Parides sesostris has a wingspan reaching 100–110 mm. The head, the thorax and the abdomen are black. The basic color of the upperside of the forewings is black, with large green areas on the basal portion of the forewings. The underside of the forewings is dark brown. The underside of the hindwings is dark brown, with a chain of red spots on the outer edge. The hindwings are scalloped but they have no tails. The larvae feed on Aristolochia barbata, A. bicolor, A. grandiflora, A. sprucei, and A. trianae. It is not threatened.

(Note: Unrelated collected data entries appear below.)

File: config.mk
export PLATFORM = sky130hd
export DESIGN_NAME = frame_stream_reader
export DESIGN_NICKNAME = d
export VERILOG_FILES = /design/src/rtl/frame_stream_reader_pkg.sv /design/src/rtl/stream_fifo2.sv /design/src/rtl/frame_stream_reader.sv
export SDC_FILE = /design/constraint.sdc
export NUM_CORES = 1
export LEC_CHECK = 0
export BUFFER_PORTS_ARGS = -buffer_cell sky130_fd_sc_hd__buf_2
export CAP_MARGIN = 20
export CORE_ASPECT_RATIO = 0.5
export CORE_MARGIN = 5
export CORE_UTILIZATION = 45
export CTS_CLUSTER_DIAMETER = 150
export DETAILED_ROUTE_END_ITERATION = 6
export GPL_TIMING_DRIVEN = 1
export SETUP_SLACK_MARGIN = 0.02
export SYNTH_ARGS = -nofsm -noshare
export SYNTH_HDL_FRONTEND = slang
export SYNTH_SLANG_ARGS = --single-unit
export TNS_END_PERCENT = 50
File: constraint.sdc
create_clock -name clk -period 5.86 [get_ports clk]
set_input_delay 1.172 -clock clk [delete_from_list [all_inputs] [get_ports clk]]
set_output_delay 1.172 -clock clk [all_outputs]
set_load 0.05 [all_outputs]
File: src/rtl/frame_stream_reader_pkg.sv
// Shared constants and FSM encoding for the frame stream reader.
package frame_stream_reader_pkg;

  localparam int W               = 64;
  localparam int H               = 64;
  localparam int TOTAL_PIXEL     = W * H;
  localparam int TOTAL_PIXEL_BIT = $clog2(TOTAL_PIXEL);
  localparam int PIX_W           = 8;
  localparam int COL_W           = (W > 1) ? $clog2(W) : 1;
  localparam int ROW_W           = (H > 1) ? $clog2(H) : 1;

  localparam logic [TOTAL_PIXEL_BIT:0] LAST_ISSUE = (TOTAL_PIXEL_BIT + 1)'(TOTAL_PIXEL - 1);
  localparam logic [COL_W-1:0]         COL_LAST   = COL_W'(W - 1);
  localparam logic [ROW_W-1:0]         ROW_LAST   = ROW_W'(H - 1);

  typedef enum logic [1:0] {
    IDLE  = 2'd0,
    RUN   = 2'd1,
    DRAIN = 2'd2
  } state_t;

endpackage

File: src/rtl/stream_fifo2.sv
// Two-entry FIFO absorbing RAM read returns ahead of the output handshake.
module stream_fifo2 #(
  parameter int DW = 8
) (
  input  logic          clk,
  input  logic          rst_n,
  input  logic          push_i,
  input  logic [DW-1:0] push_data_i,
  input  logic          pop_i,
  output logic [DW-1:0] head_o,
  output logic [1:0]    occ_o,
  output logic          empty_o
);

  logic [DW-1:0] mem_q [2];
  logic          wr_ptr_q;
  logic          rd_ptr_q;
  logic [1:0]    occ_q;
  logic [1:0]    occ_d;

  assign occ_d = occ_q + {1'b0, push_i} - {1'b0, pop_i};

  always_ff @(posedge clk or negedge rst_n) begin
    if (!rst_n) begin
      mem_q[0] <= '0;
      mem_q[1] <= '0;
      wr_ptr_q <= 1'b0;
      rd_ptr_q <= 1'b0;
      occ_q    <= '0;
    end else begin
      if (push_i) begin
        mem_q[wr_ptr_q] <= push_data_i;
        wr_ptr_q        <= ~wr_ptr_q;
      end
      if (pop_i) begin
        rd_ptr_q <= ~rd_ptr_q;
      end
      occ_q <= occ_d;
    end
  end

  assign head_o  = mem_q[rd_ptr_q];
  assign occ_o   = occ_q;
  assign empty_o = (occ_q == 2'd0);

endmodule
==> config.mk <==
export PLATFORM = sky130hd
export DESIGN_NAME = ongoru_zamanlayici
export DESIGN_NICKNAME = d
export VERILOG_FILES = /design/src/rtl/ongoru_zamanlayici.sv
export SDC_FILE = /design/constraint.sdc
export NUM_CORES = 1
export LEC_CHECK = 0
export ABC_AREA = 1
export CAP_MARGIN = 0
export CORE_UTILIZATION = 45
export CTS_CLUSTER_DIAMETER = 150
export CTS_CLUSTER_SIZE = 16
export DETAILED_ROUTE_END_ITERATION = 12
export PLACE_DENSITY = 0.81
export SYNTH_ARGS = -nofsm -noshare
export SYNTH_HDL_FRONTEND = slang
export SYNTH_SLANG_ARGS = --single-unit
==> constraint.sdc <==
create_clock -name clk_i -period 16.5 [get_ports clk_i]
set_clock_uncertainty 0.15 [all_clocks]
set_input_delay 3.3 -clock clk_i [delete_from_list [all_inputs] [get_ports clk_i]]
set_output_delay 3.3 -clock clk_i [all_outputs]
set_load 0.1 [all_outputs]
<file path="config.mk">
export PLATFORM = sky130hd
export DESIGN_NAME = pipe_stage_reg
export DESIGN_NICKNAME = d
export VERILOG_FILES = /design/src/rtl/pipe_stage_reg.sv
export SDC_FILE = /design/constraint.sdc
export NUM_CORES = 1
export LEC_CHECK = 0
export CELL_PAD_IN_SITES_DETAIL_PLACEMENT = 0
export CELL_PAD_IN_SITES_GLOBAL_PLACEMENT = 1
export CORE_MARGIN = 3
export CORE_UTILIZATION = 30
export DETAILED_ROUTE_END_ITERATION = 16
export GPL_ROUTABILITY_DRIVEN = 1
export GPL_TIMING_DRIVEN = 0
export PLACE_DENSITY = 0.67
export SLEW_MARGIN = 20
export SYNTH_ARGS = -nofsm -noshare
export SYNTH_HDL_FRONTEND = slang
export SYNTH_SLANG_ARGS = --single-unit
</file>
<file path="constraint.sdc">
create_clock -name clk -period 1.74 [get_ports clk]
set_input_delay 0.348 -clock clk [delete_from_list [all_inputs] [get_ports clk]]
set_output_delay 0.348 -clock clk [all_outputs]
set_load 0.02 [all_outputs]
</file>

==Description from Seitz==

P. sesostris. Forewing in the male with very large green area which touches the cell; hindwing either black or with a red spot before the hindmargin. Forewing of the female with at least two white spots; the red band on the hindwing generally broad. Scent-organ of the male with white wool, except at the base, which is black. Mexico to the Amazon, in three subspecies. — The northern form is zestos Gray (3a). The male has always a red spot on the hindwing. In the female the band on the upper surface of the hindwing is bright red. South Mexico to Costa Rica. — tarquinius Boisd. occurs from Panama to Ecuador and North Venezuela.The upper surface of the hindwing of the male has mostly a red spot as in zestos, but the band on the under face is more obliquely placed. In the female the second white spot on the forewing is somewhat larger than in zestos, and the band on the under surface of the hindwing is nearer to the cell. — sesostris Cr. (female = tullus Cr.) (2d) has very rarely a red spot on the upper surface of the hindwing of the male, and the spots on the under surface are placed somewhat nearer to the margin. In the female the two white spots on the forewing are widely separated from the cell. Orinoco; Guiana; Para to Peru; Bolivia; Goyaz.This species is a strong flier, which appears never to leave the woods.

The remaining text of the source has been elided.